[Start of Attachment]

<file path="src/rtl/pc_sequencer_pkg.sv">
// Shared definitions for the PC sequencer: state encoding, address defaults
// and the sequential fetch step.
package pc_sequencer_pkg;

  typedef enum logic [1:0] {
    BOOT  = 2'd0,
    FETCH = 2'd1,
    HOLD  = 2'd2,
    TRAP  = 2'd3
  } pcseq_state_e;

  localparam logic [31:0] RESET_ADDR_DEFAULT = 32'h0000_0000;
  localparam logic [31:0] EXC_VECTOR_DEFAULT = 32'h0000_0080;
  localparam logic [31:0] PC_STEP            = 32'd4;

  function automatic logic [31:0] word_align(input logic [31:0] addr);
    return {addr[31:2], 2'b00};
  endfunction

endpackage

</file>
<file path="src/rtl/pc_next_mux.sv">
// Next-address priority select: eret > jump > branch > pending redirect > pc+4.
// Redirect targets are passed through unaligned; the caller decides how to treat low bits.
module pc_next_mux
  import pc_sequencer_pkg::*;
(
  input  logic        eret_i,
  input  logic [31:0] epc_i,
  input  logic        jump_i,
  input  logic [31:0] jump_target_i,
  input  logic        branch_i,
  input  logic [31:0] branch_target_i,
  input  logic        pend_valid_i,
  input  logic [31:0] pend_addr_i,
  input  logic [31:0] pc_current_i,
  output logic        live_o,
  output logic [31:0] live_target_o,
  output logic        redirect_o,
  output logic [31:0] sel_raw_o
);

  always_comb begin
    live_o        = eret_i | jump_i | branch_i;
    live_target_o = branch_target_i;
    if (jump_i) live_target_o = jump_target_i;
    if (eret_i) live_target_o = epc_i;

    redirect_o = live_o | pend_valid_i;
    if (live_o)            sel_raw_o = live_target_o;
    else if (pend_valid_i) sel_raw_o = pend_addr_i;
    else                   sel_raw_o = pc_current_i + PC_STEP;
  end

endmodule

</file>
<file path="src/rtl/pc_sequencer.sv">
// Fetch-side PC write-port controller with imem req/ack handshake and stall hold.
// Optional macro PCSEQ_MISALIGN_TRAP_EN: misaligned redirect targets trap instead of being cleared.
module pc_sequencer
  import pc_sequencer_pkg::*;
#(
  parameter logic [31:0] RESET_ADDR = RESET_ADDR_DEFAULT,
  parameter logic [31:0] EXC_VECTOR = EXC_VECTOR_DEFAULT
) (
  input  logic        clock,
  input  logic        reset,
  input  logic        stall,
  input  logic        branch_taken,
  input  logic [31:0] branch_target,
  input  logic        jump,
  input  logic [31:0] jump_target,
  input  logic        eret,
  input  logic        exception,
  input  logic [31:0] pc_current,
  input  logic        imem_ack,
  output logic        imem_req,
  output logic [31:0] imem_addr,
  output logic [31:0] next_pc,
  output logic        pc_write,
  output logic        fetch_valid,
  output logic [31:0] epc,
  output logic        misalign
);

  pcseq_state_e state_q, state_d;
  logic [31:0]  epc_q, epc_d;
  logic         pend_valid_q, pend_valid_d;
  logic [31:0]  pend_addr_q, pend_addr_d;

  logic        live;
  logic [31:0] live_target;
  logic        redirect;
  logic [31:0] sel_raw;
  logic [31:0] sel_addr;
  logic        bad;

  pc_next_mux u_mux (
    .eret_i          (eret),
    .epc_i           (epc_q),
    .jump_i          (jump),
    .jump_target_i   (jump_target),
    .branch_i        (branch_taken),
    .branch_target_i (branch_target),
    .pend_valid_i    (pend_valid_q),
    .pend_addr_i     (pend_addr_q),
    .pc_current_i    (pc_current),
    .live_o          (live),
    .live_target_o   (live_target),
    .redirect_o      (redirect),
    .sel_raw_o       (sel_raw)
  );

`ifdef PCSEQ_MISALIGN_TRAP_EN
  assign sel_addr = sel_raw;
  assign bad      = redirect & (sel_raw[1:0] != 2'b00);
`else
  assign sel_addr = redirect ? word_align(sel_raw) : sel_raw;
  assign bad      = 1'b0;
`endif

  assign epc = epc_q;

  always_comb begin
    state_d      = state_q;
    epc_d        = epc_q;
    pend_valid_d = pend_valid_q;
    pend_addr_d  = pend_addr_q;
    imem_req     = 1'b0;
    imem_addr    = '0;
    next_pc      = RESET_ADDR;
    pc_write     = 1'b0;
    fetch_valid  = 1'b0;
    misalign     = 1'b0;

    case (state_q)
      // BOOT is also the state held while reset is asserted; the write waits for release.
      BOOT: begin
        pc_write = ~reset;
        state_d  = FETCH;
      end
      FETCH, HOLD: begin
        next_pc = sel_addr;
        if (state_q == FETCH) begin
          imem_req  = 1'b1;
          imem_addr = pc_current;
        end
        if (exception) begin
          state_d = TRAP;
          epc_d   = pc_current;
        end else if (state_q == HOLD || imem_ack) begin
          fetch_valid = 1'b1;
          if (stall) begin
            state_d = HOLD;
          end else if (bad) begin
            misalign = 1'b1;
            epc_d    = sel_raw;
            state_d  = TRAP;
          end else begin
            pc_write = 1'b1;
            state_d  = FETCH;
          end
        end
      end
      TRAP: begin
        pc_write = 1'b1;
        next_pc  = EXC_VECTOR;
        state_d  = FETCH;
      end
      default: state_d = BOOT;
    endcase

    // Any PC write consumes the pending redirect; otherwise a live pulse is remembered.
    if (pc_write) begin
      pend_valid_d = 1'b0;
    end else if (live && !exception && (state_q == FETCH || state_q == HOLD)) begin
      pend_valid_d = 1'b1;
      pend_addr_d  = live_target;
    end
  end

  always_ff @(posedge clock or posedge reset) begin
    if (reset) begin
      state_q      <= BOOT;
      epc_q        <= '0;
      pend_valid_q <= 1'b0;
      pend_addr_q  <= '0;
    end else begin
      state_q      <= state_d;
      epc_q        <= epc_d;
      pend_valid_q <= pend_valid_d;
      pend_addr_q  <= pend_addr_d;
    end
  end

endmodule

</file>
--- config.mk ---
export PLATFORM = sky130hd
export DESIGN_NAME = mips_datapath_fetch_queue
export DESIGN_NICKNAME = d
export VERILOG_FILES = /design/src/rtl/mips_datapath_fetch_queue_pkg.sv /design/src/rtl/mips_datapath_fetch_ring.sv /design/src/rtl/mips_datapath_fetch_queue.sv
export SDC_FILE = /design/constraint.sdc
export NUM_CORES = 1
export LEC_CHECK = 0
export ABC_AREA = 0
export BUFFER_PORTS_ARGS = -buffer_cell sky130_fd_sc_hd__buf_2
export CAP_MARGIN = 5
export CORE_MARGIN = 1.5
export CORE_UTILIZATION = 60
export CTS_CLUSTER_DIAMETER = 30
export CTS_CLUSTER_SIZE = 30
export DETAILED_ROUTE_END_ITERATION = 10
export PLACE_DENSITY_LB_ADDON = 0.05
export SLEW_MARGIN = 40
export SYNTH_ARGS = -nofsm -noshare
export SYNTH_HDL_FRONTEND = slang
export SYNTH_SLANG_ARGS = --single-unit
export TNS_END_PERCENT = 10
--- constraint.sdc ---
create_clock -name clk -period 7.1 [get_ports clk]
set_clock_uncertainty 0.1 [all_clocks]
set_input_delay 1.775 -clock clk [delete_from_list [all_inputs] [get_ports clk]]
set_output_delay 1.775 -clock clk [all_outputs]
set_load 0.005 [all_outputs]
**src/rtl/crc_calculator.sv**
```systemverilog
// Streaming Rocksoft-model CRC engine, one DATA_WIDTH word absorbed per clock.
// Define CRC_CALC_ZERO_FLAG_EN to add the crc_zero_o residue flag output.
module crc_calculator #(
    parameter int unsigned           CRC_SIZE   = 8,
    parameter logic [CRC_SIZE-1:0]   POLY       = 8'h1D,
    parameter int unsigned           DATA_WIDTH = 8,
    parameter logic [CRC_SIZE-1:0]   INIT       = 8'hFF,
    parameter bit                    REF_IN     = 1'b1,
    parameter bit                    REF_OUT    = 1'b1,
    parameter logic [CRC_SIZE-1:0]   XOR_OUT    = 8'h00
) (
    input  logic                  clk_i,
    input  logic                  rst_i,
    input  logic                  soft_reset_i,
    input  logic                  valid_i,
    input  logic [DATA_WIDTH-1:0] data_i,
    output logic [CRC_SIZE-1:0]   crc_o
`ifdef CRC_CALC_ZERO_FLAG_EN
    ,
    output logic                  crc_zero_o
`endif
);

    localparam int unsigned NBYTES = DATA_WIDTH / 8;

    logic [CRC_SIZE-1:0] r_q;
    logic [CRC_SIZE-1:0] r_d;
    logic [CRC_SIZE-1:0] r_out;

    function automatic logic [7:0] byte_in(input logic [7:0] b);
        logic [7:0] o;
        for (int k = 0; k < 8; k++) begin
            o[k] = REF_IN ? b[7-k] : b[k];
        end
        return o;
    endfunction

    // Whole word unrolled: MSB byte first, each byte MSB bit first.
    function automatic logic [CRC_SIZE-1:0] crc_next(
        input logic [CRC_SIZE-1:0]   r,
        input logic [DATA_WIDTH-1:0] d
    );
        logic [CRC_SIZE-1:0] c;
        logic [7:0]          b;
        logic                fb;
        c = r;
        for (int i = NBYTES - 1; i >= 0; i--) begin
            b = byte_in(d[i*8 +: 8]);
            for (int j = 7; j >= 0; j--) begin
                fb = c[CRC_SIZE-1] ^ b[j];
                c  = c << 1;
                if (fb) begin
                    c = c ^ POLY;
                end
            end
        end
        return c;
    endfunction

    always_comb begin
        r_d = r_q;
        if (soft_reset_i) begin
            r_d = INIT;
        end else if (valid_i) begin
            r_d = crc_next(r_q, data_i);
        end
    end

    always_ff @(posedge clk_i) begin
        if (rst_i) begin
            r_q <= INIT;
        end else begin
            r_q <= r_d;
        end
    end

    always_comb begin
        r_out = r_q;
        if (REF_OUT) begin
            for (int k = 0; k < int'(CRC_SIZE); k++) begin
                r_out[k] = r_q[CRC_SIZE-1-k];
            end
        end
    end

    assign crc_o = r_out ^ XOR_OUT;

`ifdef CRC_CALC_ZERO_FLAG_EN
    assign crc_zero_o = (crc_o == '0);
`endif

endmodule

```
**config.mk**
```make
export PLATFORM = sky130hd
export DESIGN_NAME = crc_calculator
export DESIGN_NICKNAME = d
export VERILOG_FILES = /design/src/rtl/crc_calculator.sv
export SDC_FILE = /design/constraint.sdc
export NUM_CORES = 1
export LEC_CHECK = 0
export CELL_PAD_IN_SITES_DETAIL_PLACEMENT = 2
export CELL_PAD_IN_SITES_GLOBAL_PLACEMENT = 2
export CORE_AREA = 2 2 52 54
export DETAILED_ROUTE_END_ITERATION = 10
export DIE_AREA = 0 0 54 56
export GPL_TIMING_DRIVEN = 0
export PLACE_DENSITY_LB_ADDON = 0.1
export SLEW_MARGIN = 30
export SYNTH_ARGS = -nofsm -noshare
export SYNTH_HDL_FRONTEND = slang
export SYNTH_SLANG_ARGS = --single-unit
```
**constraint.sdc**
```tcl
create_clock -name clk_i -period 2.15 [get_ports clk_i]
set_input_delay 0.3225 -clock clk_i [delete_from_list [all_inputs] [get_ports clk_i]]
set_output_delay 0.3225 -clock clk_i [all_outputs]
set_load 0.03 [all_outputs]
```
==> metrics.txt <==
H-tree levels 1; number of hold-slack violations in the final timing report 0; endpoint of the worst register-to-register path r_q[6]; antenna violations before repair 0; pin count of the biggest net entering global routing 9; sequential element share of the synthesized area 27.2%; required time worst endpoint 2.31 ns; fraction of layout instances using a drive strength above 1 12.3%; average wire length per cell after detail routing roughly 12 um; post-CTS setup buffer count 0; min-delay src r_q[0]; CTS buffer count 3; grt ovf 0; cell type contributing the most total cell area after synthesis sky130_fd_sc_hd__dfxtp_1; via-per-instance ratio 4.33; top-area cell type share of the netlist area 27.2%; Pre-antenna DRT Iters 2; cts repair resizes 0; Largest register FFs 8; overall die area 3020 um^2; CTS max path bufs 2; number of warnings reported in the yosys synthesis log 0; MaxCap Viol Count 0; ports placed on the boundary 20; Clock transition at path regs 0.06 ns; synthesized area per cell around 10 um^2; Cell Count, Final, Fillers Out 111; run status complete, no violations; Least-Margin Pin Slew 0.607 ns; via count of the first global-routing pass 545; number of nets with antenna violations after routing 0; drc violations 0; startpoint kind of the worst setup timing path input pin; FP Rows 18; number of distinct standard cells referenced by the synthesized netlist 18; CP max FO 3; Worst EP arrival ~1.9 ns; cell with the most instances after synthesis sky130_fd_sc_hd__xnor2_1; net count after synthesis around 70; # port buffers 18; Synth Flop Type sky130_fd_sc_hd__dfxtp_1; #FFs+latches synth 8; origin of the worst setup path data_i[0]; min Tclk post-route 1.78 ns; endpoint kind of the worst setup timing path register; class of the worst hold path register to register; total negative slack for setup checks 0 ns; number of sinks driven by the clock tree 8; async set-or-reset flop fraction in the synthesized netlist 0%; chip height ~56 um; number of setup violations in the final report 0; die width 54 um; worst hold path depth 2; Cells after DPL 108; first-pass GRT wire length 2640 um; unrepaired setup endpoints after global routing no; clock tree from TritonCTS yes; gp weighted congestion 0.654; number of violations reported at the end of detailed-routing iteration 0 4; detailed-route wire length 1380 um; worst clock skew roughly 0.0016 ns; top achievable clock speed 563 MHz; Cell Area, Synth 588 um^2; worst rel slew slack 59.4%; number of cells traversed by the worst register-to-register path 4; largest registers r_q x8; GRT Util Overall 11.8%; Net count, final 95; root cell of the clock tree sky130_fd_sc_hd__clkbuf_4; Setup WS pre-CTS 0.104 ns; EDFF count, synth 0; power density over the cells ~840 nW/um^2; initial cell density of the core 24.2%; hold path endpoint r_q[0]; overall via count from detail_route a little under 500; core occupancy in the finished layout 34.1%; number of buffers inserted for hold repair after clock tree synthesis 0; gate count after technology mapping 60; standard cell core area 2430 um^2; worst ir drop on vdd 0.298 mV; source-to-sink clock delay at the later pin of the worst-skew pair approximately 0.25 ns; area growth from synthesis to layout 40.9%; static leakage 0.323 nW; register with the most flip-flops r_q; worst reg2reg setup slack 0.52 ns; critical path class input pin to register; least setup slack across all paths after layout 0.375 ns; main area contributors after synthesis sky130_fd_sc_hd__dfxtp_1 (27%), sky130_fd_sc_hd__xnor2_1 (21%), sky130_fd_sc_hd__xnor2_2 (14%), sky130_fd_sc_hd__xnor3_1 (7.7%), sky130_fd_sc_hd__nor2_1 (7.0%); source of the worst register-to-register timing path r_q[7]; leading post-synthesis cells by instance count sky130_fd_sc_hd__xnor2_1 (14), sky130_fd_sc_hd__nor2_1 (11), sky130_fd_sc_hd__dfxtp_1 (8); final worst-path cycle share approximately 83%; final-report max-slew violation count 0; antenna cells 0; half-perimeter wire length of the detailed placement result 1100 um
-- worst max-delay path, stage by stage --
cell                              delay [ns]
sky130_fd_sc_hd__clkdlybuf4s50_1        0.44
sky130_fd_sc_hd__xnor2_2                0.25
sky130_fd_sc_hd__xnor3_1                0.50
sky130_fd_sc_hd__and2_1                 0.19
sky130_fd_sc_hd__o311ai_2               0.24
-- how the worst max path moves through the flow --
stage	endpoint	slack (ns)	cells past startpoint
after floorplan	r_q[6]	0.47	4
after global placement	r_q[3]	0.13	6
after detailed placement	r_q[6]	0.10	5
after CTS	r_q[6]	0.36	5
after global routing	r_q[6]	0.27	5
final	r_q[6]	0.37	5
-- kinds of logic after synthesis --
family | count (synthesis) | share of synthesized area (%)
AOI/OAI and AO/OA | 7 | 8.73
xor gates and xnor gates | 24 | 48.1
buffers and inverters | 2 | 1.28
DFF | 8 | 27.2
muxes | 1 | 1.70
and+or+nand+nor | 18 | 13.0
-- stage by stage --
stage	power [mW]	area, um^2	hold WS (ns)
after global placement	0.584	806	0.510
after detailed placement	0.585	806	0.528
after CTS	0.715	828	0.534
after global routing	0.766	828	0.570
after floorplan	0.487	588	0.492
final	0.695	828	0.529
-- power breakdown --
group	internal [mW]	total, mW	switching [mW]
registers	0.167	0.186	0.0196
logic	0.204	0.392	0.188
clock network	0.0640	0.117	0.0528
-- layer usage --
layer / share of wire, % / track usage [%] / vias up
li1: - / - / 239
met2: 44 / 18.8 / 14
met3: 6.5 / 4.30 / 2
met1: 49 / 14.7 / 226
met4: 0.72 / 3.21 / 0
met5: 0 / 0 / -
-- cell usage in the layout (no fill, tap or decap), drive strengths merged --
cell type       n
o21ai           4
clkbuf          4
a211oi          1
o311ai          1
clkdlybuf4s50  18
nand2           4
o211ai          1
dfxtp           8
xnor3           2
mux2i           1
nor2           11
inv             1
nor4            1
xor2            3
and2            1
nor3b           1
xnor2          19
-- area by class of cell --
type,instances,area (um^2)
multi-input cells,50,420
plain buffers,1,3.75
inverters,1,3.75
repair buffers,18,180
clock buffers,3,22.5
flip-flops and latches,8,160
fillers,282,1600
well taps,30,37.5
(Power assumes the default switching activity.)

[End of Attachment]

PROBLEM TO SOLVE - Go through the data and return each line where the word "stall" appears.

EXPECTED ANSWER -
// Fetch-side PC write-port controller with imem req/ack handshake and stall hold.
  input  logic        stall,
          if (stall) begin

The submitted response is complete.